# BitMamba
A 1.58-bit Mamba language model with **infinite context window**, implemented in Rust.
[](https://crates.io/crates/bitmamba)
[](https://docs.rs/bitmamba)
[](https://opensource.org/licenses/MIT)
## Features
- **Infinite Context Window** - Mamba's SSM maintains fixed-size state regardless of sequence length
- **1.58-bit Weights** - BitNet-style quantization for efficient inference
- **CPU Inference** - No GPU required
- **OpenAI-Compatible API** - Drop-in replacement for OpenAI API, works with Cline, Continue, etc.
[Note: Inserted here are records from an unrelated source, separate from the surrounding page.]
## src/common/video_pkg.sv

```systemverilog
package video_pkg;

   // ========================================================================
   // pixel format
   // ========================================================================

   localparam int color_w = 8;             // one colour plane, one byte
   localparam int pixel_w = 3 * color_w;   // red high, green mid, blue low

   // pixel and line counters of the timing generator
   // 12 bits covers totals up to 4095
   localparam int cnt_w = 12;

   // ========================================================================
   // default video timing, 320x240 with small porches
   // ========================================================================

   // horizontal, in pixels
   localparam int def_h_active = 320;
   localparam int def_h_front  = 8;        // front porch
   localparam int def_h_sync   = 32;       // sync width
   localparam int def_h_back   = 40;       // back porch

   // vertical, in lines
   localparam int def_v_active = 240;
   localparam int def_v_front  = 3;
   localparam int def_v_sync   = 4;
   localparam int def_v_back   = 6;

   // line total 400 pixels, frame total 253 lines
   // at a 25 MHz pixel clock this is a bit under 250 frames per second

endpackage

```

## src/video/frame_scanout.sv

```systemverilog
`timescale 1ns/1ps

// plane read addressing and output alignment
// t_de to den is two pck, rgb follows den
module frame_scanout #(
   parameter int h_active  = video_pkg::def_h_active,
   parameter int pix_count = 76800,
   parameter int addr_w    = 17
) (
   input  logic                          pck,
   input  logic                          rst_n,
   input  logic [video_pkg::cnt_w-1:0]   h_count,
   input  logic [video_pkg::cnt_w-1:0]   v_count,
   input  logic                          t_de,
   input  logic                          t_hsync,
   input  logic                          t_vsync,
   input  logic [video_pkg::color_w-1:0] rd_r,
   input  logic [video_pkg::color_w-1:0] rd_g,
   input  logic [video_pkg::color_w-1:0] rd_b,
   output logic [addr_w-1:0]             rd_addr,
   output logic [video_pkg::pixel_w-1:0] rgb,
   output logic                          hsync,
   output logic                          vsync,
   output logic                          den
);

   logic [addr_w-1:0] pix_addr;   // line * width + column
   logic              de_q;       // stage one flags
   logic              hs_q;
   logic              vs_q;

   // only meaningful inside the active window
   assign pix_addr = addr_w'(v_count * h_active + h_count);

   // ========================================================================
   // stage one, address to the planes
   // ========================================================================

   always_ff @(posedge pck or negedge rst_n) begin
      if (!rst_n) begin
         rd_addr <= '0;
         de_q    <= 1'b0;
         hs_q    <= 1'b0;
         vs_q    <= 1'b0;
      end else begin
         if (t_de) begin
            rd_addr <= pix_addr;   // held through blanking
         end
         de_q <= t_de;
         hs_q <= t_hsync;
         vs_q <= t_vsync;
      end
   end

   // ========================================================================
   // stage two, flags meet the plane read register
   // ========================================================================

   always_ff @(posedge pck or negedge rst_n) begin
      if (!rst_n) begin
         den   <= 1'b0;
         hsync <= 1'b0;
         vsync <= 1'b0;
      end else begin
         den   <= de_q;
         hsync <= hs_q;
         vsync <= vs_q;
      end
   end

   // black outside the picture
   assign rgb = den ? {rd_r, rd_g, rd_b} : '0;

   // visible pixels must read inside the plane memories
   a_rd_range: assert property (
      @(posedge pck) disable iff (!rst_n)
      de_q |-> (rd_addr < pix_count)
   );

endmodule

```

## config.mk

```make
export PLATFORM = sky130hd
export DESIGN_NAME = frame_scanout
export DESIGN_NICKNAME = d
export VERILOG_FILES = /design/src/common/video_pkg.sv /design/src/video/frame_scanout.sv
export SDC_FILE = /design/constraint.sdc
export NUM_CORES = 1
export LEC_CHECK = 0
export ABC_AREA = 1
export BUFFER_PORTS_ARGS = -buffer_cell sky130_fd_sc_hd__buf_4
export CELL_PAD_IN_SITES_DETAIL_PLACEMENT = 1
export CELL_PAD_IN_SITES_GLOBAL_PLACEMENT = 1
export CORE_UTILIZATION = 27
export DETAILED_ROUTE_END_ITERATION = 6
export GPL_TIMING_DRIVEN = 0
export PLACE_DENSITY_LB_ADDON = 0.1
export SETUP_SLACK_MARGIN = 0.1
export SLEW_MARGIN = 20
export SYNTH_ARGS = -nofsm -noshare
export SYNTH_HDL_FRONTEND = slang
export SYNTH_SLANG_ARGS = --single-unit
```

## constraint.sdc

```tcl
create_clock -name pck -period 0.8 [get_ports pck]
set_clock_uncertainty 0.05 [all_clocks]
set_input_delay 0.04 -clock pck [delete_from_list [all_inputs] [get_ports pck]]
set_output_delay 0.04 -clock pck [all_outputs]
set_load 0.02 [all_outputs]
```

==> results of run 1 <==
## flip-flops by register name (all words and copies together), names as in the netlist
name     cells
hsync        1
de_q         1
rd_addr     17
den          1
vsync        1
vs_q         1
hs_q         1
## logic make-up (layout without fill, tap and decap cells)
logic type / Yosys count / in the layout / share of synthesized area
compound gates: 16 / 16 / 0.0507
xor+xnor: 5 / 5 / 0.0240
fa+ha+maj: 23 / 23 / 0.166
buf+inv: 59 / 180 / 0.123
flops: 23 / 23 / 0.315
simple gates: 133 / 133 / 0.320
## power by group
part	internal [mW]	switching, mW
combinational	1.51	1.50
sequential	1.36	0.160
clock	0.355	0.359
total	3.23	2.01
## through the flow
| stage | total power, mW | cell area [um^2] |
|---|---|---|
| 6_report | 5.24 | 3500 |
| 5_1_grt | 5.60 | 3500 |
| 4_1_cts | 5.16 | 3380 |
| 3_5_place_dp | 3.89 | 2820 |
| 3_3_place_gp | 3.85 | 2820 |
| 2_1_floorplan | 2.97 | 2010 |
## final timing paths
kind / from / to
max: v_count[1] / rd_addr[16]$_DFFE_PN0P_
min: h_count[0] / rd_addr[0]$_DFFE_PN0P_
max reg2reg: rd_addr[9]$_DFFE_PN0P_ / rd_addr[9]$_DFFE_PN0P_
min reg2reg: vs_q$_DFF_PN0_ / vsync$_DFF_PN0_
max in group asynchronous: rst_n / rd_addr[5]$_DFFE_PN0P_
min in group asynchronous: rst_n / rd_addr[2]$_DFFE_PN0P_
## area by class of cell
class,count,area (um^2)
flip-flops and latches,23,586
repair buffers,117,1120
plain buffers,5,67.6
well taps,77,96.3
clock buffers,4,45.0
inverters,54,205
fillers,772,2920
multi-input cells,177,1380
## repair_timing
item / in CTS / in global routing
setup endpoints to repair: 61 / 60
hold endpoints to repair: 33 / 4
gates resized for setup: 82 / 29
pin swaps: 23 / 10
gates cloned: 2 / 0
buffers inserted: 12 / 3
## worst register-to-register path, stage by stage (launching register included)
cell	delay, ns
dfrtp_1	0.42
buf_4	0.15
nand2_1	0.06
o21ai_1	0.07
## cell usage after synthesis (all sizes together)
cell type,number,share of area
nand2,107,0.23
inv,54,0.11
dfrtp,23,0.32
ha,21,0.14
nand3,16,0.052
a21oi,6,0.016
nor2,6,0.021
o21ai,6,0.016
clkbuf,5,0.012
xnor2,4,0.019
nand4,3,0.010
fa,2,0.022
o21bai,2,0.0082
a21boi,1,0.0062
a31oi,1,0.0034
nand3b,1,0.0062
xor2,1,0.0048
## per-layer routing
metal	part of all wire	wire [um]	vias to the layer above	GRT usage
met5	0	0	-	0
met4	0.0057	32	0	0.0235
met3	0.061	343	4	0.0295
met2	0.54	3060	63	0.320
met1	0.39	2200	951	0.190
li1	-	-	1025	-
==> metrics.cfg, run 1 <==
[global_route]
grt_pass1_wl_um = 9470
grt_usage = 0.164
antenna_found_initial = 0
grt_max_degree = 24
grt.overflow.total = 0
grt_pass1_vias = 2081

[critical_path]
cp-end-kind = register
cp_cell_sequence = buf_8, ha_4, ha_4, fa_2, xor2_1, ha_1, a21oi_2, a21boi_4, nor2_4, nand3_1, nand2_1, nand3_1, nand2_1
cpLargestDelayFamily = adder cells
crit_buf_inv = 1
crit_type = in2reg
cpMaxStageDelayCell = fa_2
ff2ff_path_depth = 3
crit_arrival_ns = 2.00
r2r_slack_ns = -0.06
slowest_delay_ns = 0.35
worstSetupStartpointType = input pin
cp_max_fo = 4
critPathRequiredTime_ns = 0.91
crit_cells = 13

[power_and_ir_drop]
p_leak_nw = 1.96
power.density_nw_per_um2 = 1500
vdd_drop_max_mv = 1.48

[layout]
fin_cells = 457
drive_gt1_frac = 0.584
nets = 457
final_cell_mix = nand2_1 (69), buf_4 (57), buf_6 (49), inv_2 (29), inv_1 (24)
utilization = 0.545
final_common_cell = nand2_1
areaGrowthSynthToFinish_pct = 91.8
antenna_cells = 0

[status]
failed_checks = DRC, hold timing, setup timing
run_status = finished with violations

[timing]
fin_setup_tns_ns = -20.36
hold_violations = 4
post-route-period-util = 2.37
timing.hold.ws_ns = -0.0742
setup_viol = 54
setup_ws_ns = -1.10
max_freq_mhz = 527
worst_pin_slew_ns = 0.287
drv_slew = 0
rsz0062_at_grt = yes
final.min_clock_period_ns = 1.90
slew_headroom = 0.808

[synthesis]
ys_types = 24
yosysWarnings = 0
syn_inst = 259
ys_ff_latch = 23
synth_seq_area_share = 0.316
syn-num-nets = 335
synth.avg_cell_area_um2 = 7.04
synth_area_um2 = 1820

[placed_design]
dpl.cell_count = 431
dp_slack_ns = -1.57
hpwl_um = 4100
portBuffers = 95
globalplace.congestion = 0.760

[clock_network]
clockBufferDepth = 2
cts_tree = done
postCtsHoldBufs = 6
cts_root_buffer = clkbuf_8
path_clk_slew_ns = 0.08
cts.sinks = 23
cts_buffers = 3
clock_insertion_delay_worst_skew_ns = 0.26
htree_levels = 1

[flow_run]
drv_cap = 0

[worst_hold_path]
min_path_type = in2reg
holdPathStages = 3

[route]
ant_nets = 0
drtIter0Drc = 54
wire_per_inst_um = 12.3
drc = 20
routed_wl_um = 5640
drt_first_pass_iters = 6
vias_per_cell = 4.47
vias = 2043

[die]
start_util = 0.284
ios = 97
die_h_um = 84.2
num_rows = 29
core_um2 = 6420
fp.dieW_um = 84.2
die_area_um2 = 7090

No activity file was read; power rests on OpenSTA's default activity.
==> run 2: changes to the inputs <==
--- a/config.mk
+++ b/config.mk
@@ -6,11 +6,11 @@
 export NUM_CORES = 1
 export LEC_CHECK = 0
 export ABC_AREA = 1
-export BUFFER_PORTS_ARGS = -buffer_cell sky130_fd_sc_hd__buf_4
 export CELL_PAD_IN_SITES_DETAIL_PLACEMENT = 1
 export CELL_PAD_IN_SITES_GLOBAL_PLACEMENT = 1
-export CORE_UTILIZATION = 27
+export CORE_UTILIZATION = 38
 export DETAILED_ROUTE_END_ITERATION = 6
+export DONT_BUFFER_PORTS = 1
 export GPL_TIMING_DRIVEN = 0
 export PLACE_DENSITY_LB_ADDON = 0.1
 export SETUP_SLACK_MARGIN = 0.1
==> run 2 against run 1 <==
The run still ends with DRC, hold timing, setup timing left. Worst setup slack improved by 0.013 ns. First-iteration DRC count rose by 37%. Sequential share of layout area rose by 6.0 points. Highest routed layer unchanged. Power fell by 15%. Sequential power rose by 16%.
==> metrics.cfg, run 2 (synthesis gave the netlist of run 1 again) <==
[status]
run_status = finished with violations
failed_checks = DRC, hold timing, setup timing

[layout]
top_register = rd_addr
multiInputGateArea_um2 = 1390
seq_area_um2 = 601
areaGrowthSynthToFinish_pct = 44.6
antenna_cells = 0
drive_gt1_frac = 0.458
largest_reg_flops = 17
final_common_cell = nand2_1
nets = 361
final_cell_mix = nand2_1 (69), inv_1 (25), nand2_4 (25), inv_4 (24), dfrtp_2 (17)
fillers = 511

[timing]
post-route-period-util = 2.35
max_freq_mhz = 531
slew_headroom = 0.653
drv_slew = 0
setup_viol = 50
worst_pin_slew_ns = 0.521
final.min_clock_period_ns = 1.88
timing.hold.ws_ns = -0.304
hold_violations = 24
fin_setup_tns_ns = -17.63
rsz0062_at_grt = yes
setup_ws_ns = -1.08

[flow_run]
drv_cap = 0

[critical_path]
rr_endpoint = rd_addr[15]$_DFFE_PN0P_
cp_max_fo = 3
worstSetupStartpointType = input pin
crit_arrival_ns = 1.99
cp-end-kind = register
crit_type = in2reg
r2r_slack_ns = 0.01
critPathRequiredTime_ns = 0.90
ff2ff_path_depth = 2
reg2reg_from = rd_addr[15]$_DFFE_PN0P_

[global_route]
grt.overflow.total = 0
antenna_found_initial = 0
grt_util_met2 = 0.400
grt_pass1_wl_um = 7920
met3_usage = 0.0394
grt_pass1_vias = 1771
grt_util_met1 = 0.208
grt_max_degree = 24
top_usage_layer = met2
grt_usage = 0.196

[power_and_ir_drop]
power.density_nw_per_um2 = 1690
p_leak_nw = 1.43
finalPower_mw = 4.47
vdd_drop_max_mv = 1.21

[placed_design]
globalplace.congestion = 0.716
portBuffers = 0
hpwl_um = 3450

[clock_network]
cts_tree = done
path_clk_slew_ns = 0.08
clockBufferDepth = 2
clock_insertion_delay_worst_skew_ns = 0.26
htree_levels = 1
cts.sinks = 23
cts_buffers = 3
postCtsHoldBufs = 10
cts_root_buffer = clkbuf_8

[die]
core_um2 = 4470
ios = 97
die_h_um = 71.3
num_rows = 24
start_util = 0.408
fp.dieW_um = 71.3
die_area_um2 = 5080

[route]
ant_nets = 0
routed_wl_um = 5010
vias_per_cell = 5.07
drt_first_pass_iters = 6
vias = 1702
wire_per_inst_um = 14.9
drtIter0Drc = 74
drc = 10

[worst_hold_path]
min_path_type = in2async

## run 2: cell types whose count changed in the layout (fill, tap and decap cells not counted), sizes merged
| cell | before | now |
|---|---|---|
| dlygate4sd3 | 5 | 8 |
| buf | 111 | 12 |
## run 2: metal layers
| layer | share of wire | up-vias |
|---|---|---|
| li1 | - | 837 |
| met1 | 0.36 | 802 |
| met2 | 0.56 | 59 |
| met3 | 0.066 | 4 |
| met4 | 0.010 | 0 |
| met5 | 0 | - |
## run 2: layout make-up
class	count	share of cell area
clock buffer	4	0.0171
multi-input combinational	177	0.526
buffer	5	0.0266
tap	52	0.0247
sequential	23	0.228
timing repair buffer	21	0.0783
inverter	54	0.0996
## run 2: what timing repair did
action                     CTS  global route
setup endpoints to repair   61            61
buffers inserted             6             3
pin swaps                   17            15
gates cloned                 2             0
resized for setup           68            27
hold endpoints to repair    35            24
## run 2: per-stage QoR
step	hold slack (ns)	cell area, um^2	instances	setup slack [ns]	util
3_3_place_gp	-0.305	2080	311	-1.42	0.464
4_1_cts	-0.0326	2550	333	-1.02	0.570
2_1_floorplan	-0.306	2010	259	-1.26	-
5_1_grt	-0.263	2640	336	-1.20	0.589
3_5_place_dp	-0.305	2080	311	-1.44	0.464
6_report	-0.304	2640	336	-1.08	0.589
## run 2: worst max-delay path by stage
stage	from	slack, ns	end	cells past startpoint
floorplan	v_count[1]	-1.26	rd_addr[16]$_DFFE_PN0P_	12
global placement	v_count[1]	-1.42	rd_addr[16]$_DFFE_PN0P_	12
detailed placement	v_count[1]	-1.44	rd_addr[16]$_DFFE_PN0P_	12
CTS	v_count[3]	-1.02	rd_addr[15]$_DFFE_PN0P_	14
global route	v_count[3]	-1.20	rd_addr[15]$_DFFE_PN0P_	14
finish	v_count[3]	-1.08	rd_addr[15]$_DFFE_PN0P_	15
## run 2: report_power, final
part	switching, mW	total, mW	leakage (nW)	internal (mW)
sequential	0.387	1.77	0.256	1.38
clock	0.355	0.710	0.0228	0.355
combinational	1.08	1.99	1.15	0.905
total	1.82	4.47	1.43	2.65
## run 2: worst max-delay path, cell delays in order
cell and delay [ns]:
ha_4 0.25, ha_4 0.13, fa_2 0.44, ha_4 0.30, nand2_2 0.06, nor2_1 0.12, nand2_1 0.09, nand3_2 0.07
nand2_1 0.06, nand2_1 0.08, nand2_2 0.07, inv_2 0.06, nand3_2 0.06, nand3_1 0.10, nand2_1 0.07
- **Streaming Support** - Server-Sent Events for real-time token generation
## Installation
```bash
cargo install bitmamba
```
Or build from source:
```bash
git clone https://github.com/rileyseaburg/bitmamba
cd bitmamba
cargo build --release
```
## Usage
### CLI
```bash
# Run inference directly
bitmamba
```
### OpenAI-Compatible Server
```bash
# Start the server
bitmamba-server
```
The server runs at `http://localhost:8000` with these endpoints:
| `/v1/models` | GET | List available models |
| `/v1/chat/completions` | POST | Chat completions (streaming supported) |
| `/v1/completions` | POST | Text completions |
| `/health` | GET | Health check |
### Configure with Cline/Continue
```json
{
"apiProvider": "openai-compatible",
"baseUrl": "http://localhost:8000/v1",
"model": "bitmamba-student"
}
```
### As a Library
```rust
use bitmamba::{BitMambaStudent, load_model, load_tokenizer};
fn main() -> anyhow::Result<()> {
let (model, tokenizer) = bitmamba::load()?;
let prompt = "def fibonacci(n):";
let tokens = tokenizer.encode(prompt, true)?;
let output = model.generate(tokens.get_ids(), 50, 0.7)?;
println!("{}", tokenizer.decode(&output, true)?);
Ok(())
}
```
## Model
The default model is [`rileyseaburg/bitmamba-student`](https://huggingface.co/rileyseaburg/bitmamba-student) on Hugging Face, a 278M parameter BitMamba model distilled from Qwen2.5-Coder-1.5B.
### Architecture
- **Hidden Size**: 768
- **Layers**: 12 BitMamba blocks
- **State Size**: 16 (SSM state dimension)
- **Expand Factor**: 2
- **Vocab Size**: 151,665 (Qwen tokenizer)
### BitMamba Block
```
Input -> RMSNorm -> BitLinear (in_proj) -> Conv1d -> SiLU -> SSM Scan -> Gate -> BitLinear (out_proj) -> Residual
```
The **SSM Scan** is the key component that enables infinite context:
```rust
// Fixed-size state, O(1) memory per token
h = dA * h + dB * x // State update
y = h @ C + D * x // Output
```
## Performance
| Parameters | 278M |
| Memory (inference) | ~1.1 GB |
| Context Window | Unlimited |
| Quantization | 1.58-bit weights |
## Citation
If you use BitMamba in your research, please cite:
```bibtex
@software{bitmamba2024,
author = {Seaburg, Riley},
title = {BitMamba: 1.58-bit Mamba with Infinite Context},
year = {2024},
url = {https://github.com/rileyseaburg/bitmamba}
}
```
## Related Work
- [Mamba: Linear-Time Sequence Modeling with Selective State Spaces](https://arxiv.org/abs/2312.00752)
- [BitNet: Scaling 1-bit Transformers for Large Language Models](https://arxiv.org/abs/2310.11453)
- [The Era of 1-bit LLMs](https://arxiv.org/abs/2402.17764)
## License
MIT License - see [LICENSE](LICENSE) for details.